• **Problem statement**
Check every line of the data below for the word "drivers". Copy the ones that have it.

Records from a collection
Background: an optimization exercise with open tools, aiming at small area and a short achievable clock period. Do not read the settings as production practice.
The RTL was checked by simulation tests, not by an equivalence proof against the original design.
Power is estimated from default activity; no workload was simulated.

Design core_top, start of the top module:
module core_top #(
    parameter HART_ID       = 0,
    parameter XLEN          = 32,
    parameter BPU_ENTRY_NUM = 32
)
(
    input                 clk_i,
    input                 rst_i,
    input                 stall_i,
    input  [XLEN-1 : 0]   init_pc_addr_i,
    input  [XLEN-1 : 0]   code_i,
    input                 code_ready_i,
    output [XLEN-1 : 0]   code_addr_o,
    output                code_req_o,
    input  [XLEN-1 : 0]   data_i,
    input                 data_ready_i,
    output [XLEN-1 : 0]   data_o,
    output [XLEN-1 : 0]   data_addr_o,
    output                data_rw_o,       
    output [XLEN/8-1 : 0] data_byte_enable_o,
    output                data_req_o,
    output                data_is_amo_o,
    output [ 4: 0]        data_amo_type_o,
    output                cache_flush_o,
    input                 ext_irq_i,
    input                 tmr_irq_i,
    input                 sft_irq_i
);
wire [XLEN-1 : 0] fet_instr2dec, fet_pc2dec;
wire              fet_branch_hit, fet_branch_decision;
wire              fet_valid2dec;
wire              fet_rs_match;
wire              fet_xcpt_valid2dec;
wire [ 3 : 0]     fet_xcpt_cause2dec;
wire [XLEN-1 : 0] fet_xcpt_tval2dec;
wire [XLEN-1 : 0] dec_pc;
wire [ 4 : 0]     dec_rs1_addr, dec_rs2_addr, dec_rd_addr, dec_csr_imm;
wire              dec_we, dec_re;
wire              dec_is_branch, dec_is_jal, dec_is_jalr;
wire              dec_branch_hit, dec_branch_decision;
wire              dec_illegal_instr;
wire              dec_xcpt_valid;
wire [ 4 : 0]     dec_rs1_addr2fwd, dec_rs2_addr2fwd;
wire [XLEN-1 : 0] dec_rs1_data2fwd, dec_rs2_data2fwd;
wire [11: 0]      dec_csr_addr2fwd;
wire [XLEN-1 : 0] dec_csr_data2fwd;
wire [11 : 0]     dec_csr_addr2csr;
wire              dec_is_csr_instr;
wire [XLEN-1 : 0] dec_imm2exe;
wire [ 1 : 0]     dec_inA_sel2exe, dec_inB_sel2exe, dec_dsize_sel2exe;
wire [ 2 : 0]     dec_regfile_sel2exe, dec_operation_sel2exe;
wire              dec_regfile_we2exe, dec_signex_sel2exe;
wire              dec_alu_muldiv_sel2exe, dec_shift_sel2exe;
wire              dec_is_fencei2exe;
wire              dec_is_amo2exe;
wire [ 4 : 0]     dec_amo_type2exe;
wire              dec_fetch_valid2exe;
wire              dec_sys_jump2exe;
wire [ 1 : 0]     dec_sys_jump_csr_addr2exe;
wire              dec_xcpt_valid2exe;
wire [ 3 : 0]     dec_xcpt_cause2exe;
  ...
Size in the first run: about 21000 cells after synthesis, ~4400 flip-flops, roughly 210 I/O pins.
Settings: LEC_CHECK=0, CAP_MARGIN=20, CORE_MARGIN=2, CORE_UTILIZATION=40, SLEW_MARGIN=20; clock period 16.0 ns.
standard.sh (not shown) runs the stock make flow with config.mk's settings and CLKGATE_MAP_FILE= SYNTH_SCRIPT=/design/flow/synth_recipe.tcl, a recipe that flattens the netlist after the stock synthesis.
==> flow/flow/run.sh <==
#!/bin/bash
# Standard ORFS layout (the standard.sh, with the standard synthesis
# unchanged), with repair_timing asked to leave a larger setup margin
# (fixing the worst 5% of endpoints, without gate cloning), larger clock-tree
# sink clusters without dummy loads, denser placement, and buf_4 port buffers.
set -o pipefail
bash standard.sh SETUP_SLACK_MARGIN=11.5 TNS_END_PERCENT=5 SKIP_GATE_CLONING=1 PLACE_DENSITY=0.7 \
    "CTS_ARGS=-sink_clustering_enable -repair_clock_nets -sink_clustering_size 24 -sink_clustering_max_diameter 80 -dont_use_dummy_load" \
    "BUFFER_PORTS_ARGS=-buffer_cell sky130_fd_sc_hd__buf_4" \
    finish > standard_finish.log 2>&1
The baseline passed the timing, design-rule and antenna checks.
Change:
--- a/flow/flow/run.sh
+++ b/flow/flow/run.sh
@@ -5,5 +5,5 @@
 # sink clusters without dummy loads, denser placement, and buf_4 port buffers.
 set -o pipefail
-bash standard.sh SETUP_SLACK_MARGIN=11.5 TNS_END_PERCENT=5 SKIP_GATE_CLONING=1 PLACE_DENSITY=0.7 \
+bash standard.sh SETUP_SLACK_MARGIN=11 TNS_END_PERCENT=5 SKIP_GATE_CLONING=1 PLACE_DENSITY=0.75 \
     "CTS_ARGS=-sink_clustering_enable -repair_clock_nets -sink_clustering_size 24 -sink_clustering_max_diameter 80 -dont_use_dummy_load" \
     "BUFFER_PORTS_ARGS=-buffer_cell sky130_fd_sc_hd__buf_4" \
Outcome:
- The new run completed without violations
- via count shrinks by 1.0%
- clock power decreases by about 2%
- worst setup slack gets worse by 130 ps
- non-clock buffer count falls by 235
- utilization is lower by 0.94 points
- wire length is lower by 4.4%
- critical path depth rises by 1
- maximum frequency came out lower by 2.3%
- clock skew shrinks by 42 ps
- sequential cell count is unchanged
Change:
--- a/flow/flow/run.sh
+++ b/flow/flow/run.sh
@@ -5,5 +5,5 @@
 # sink clusters without dummy loads, denser placement, and buf_4 port buffers.
 set -o pipefail
-bash standard.sh SETUP_SLACK_MARGIN=11 TNS_END_PERCENT=5 SKIP_GATE_CLONING=1 PLACE_DENSITY=0.75 \
+bash standard.sh SETUP_SLACK_MARGIN=10.7 TNS_END_PERCENT=5 SKIP_GATE_CLONING=1 PLACE_DENSITY=0.7 \
     "CTS_ARGS=-sink_clustering_enable -repair_clock_nets -sink_clustering_size 24 -sink_clustering_max_diameter 80 -dont_use_dummy_load" \
     "BUFFER_PORTS_ARGS=-buffer_cell sky130_fd_sc_hd__buf_4" \
Design area came out lower by 1.5%; utilization fell by 0.70 points; area after synthesis is unchanged; wire length climbs by 1.3%; fmax climbs by 1.5%; worst hold slack gets worse by 69 ps; setup slack gets better by 87 ps.

[re-timing with driven ports]
No port has a modelled driver above. Below, the same layouts with a new extraction and two added sets of constraints. Step 1, drivers: a clkbuf_16 drives clk_i and a buf_2 each remaining input, both assumed. Step 2, shift: input delay + t, output delay - t, t = (earliest + latest rising clock arrival at the registers) / 2. This alone moves slack from input paths to output paths. Slacks: ideal ports / drivers / drivers and shift; pairs: ideal ports / drivers.
| run | shift t [ns] | setup WS [ns] | hold slack, ns | clock arrival spread, ns |
|---|---|---|---|---|
| the first run | 1.120 | 10.374 / 10.415 / 9.296 | 0.364 / 0.364 / 0.364 | 0.330 / 0.330 |
| the second run | 1.157 | 10.244 / 10.323 / 9.165 | 0.436 / 0.436 / 0.436 | 0.258 / 0.257 |
| the third run | 1.105 | 10.330 / 10.305 / 9.291 | 0.367 / 0.367 / 0.367 | 0.331 / 0.331 |
In the first run and the third run the clock reaches the registers at very different times; t lies between them, and the last value is a rough guide only. The setup slack of the second run, which loses most, moves by +0.079 ns with the drivers and by -1.079 ns with both steps.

• **Solution**
No port has a modelled driver above. Below, the same layouts with a new extraction and two added sets of constraints. Step 1, drivers: a clkbuf_16 drives clk_i and a buf_2 each remaining input, both assumed. Step 2, shift: input delay + t, output delay - t, t = (earliest + latest rising clock arrival at the registers) / 2. This alone moves slack from input paths to output paths. Slacks: ideal ports / drivers / drivers and shift; pairs: ideal ports / drivers.
In the first run and the third run the clock reaches the registers at very different times; t lies between them, and the last value is a rough guide only. The setup slack of the second run, which loses most, moves by +0.079 ns with the drivers and by -1.079 ns with both steps.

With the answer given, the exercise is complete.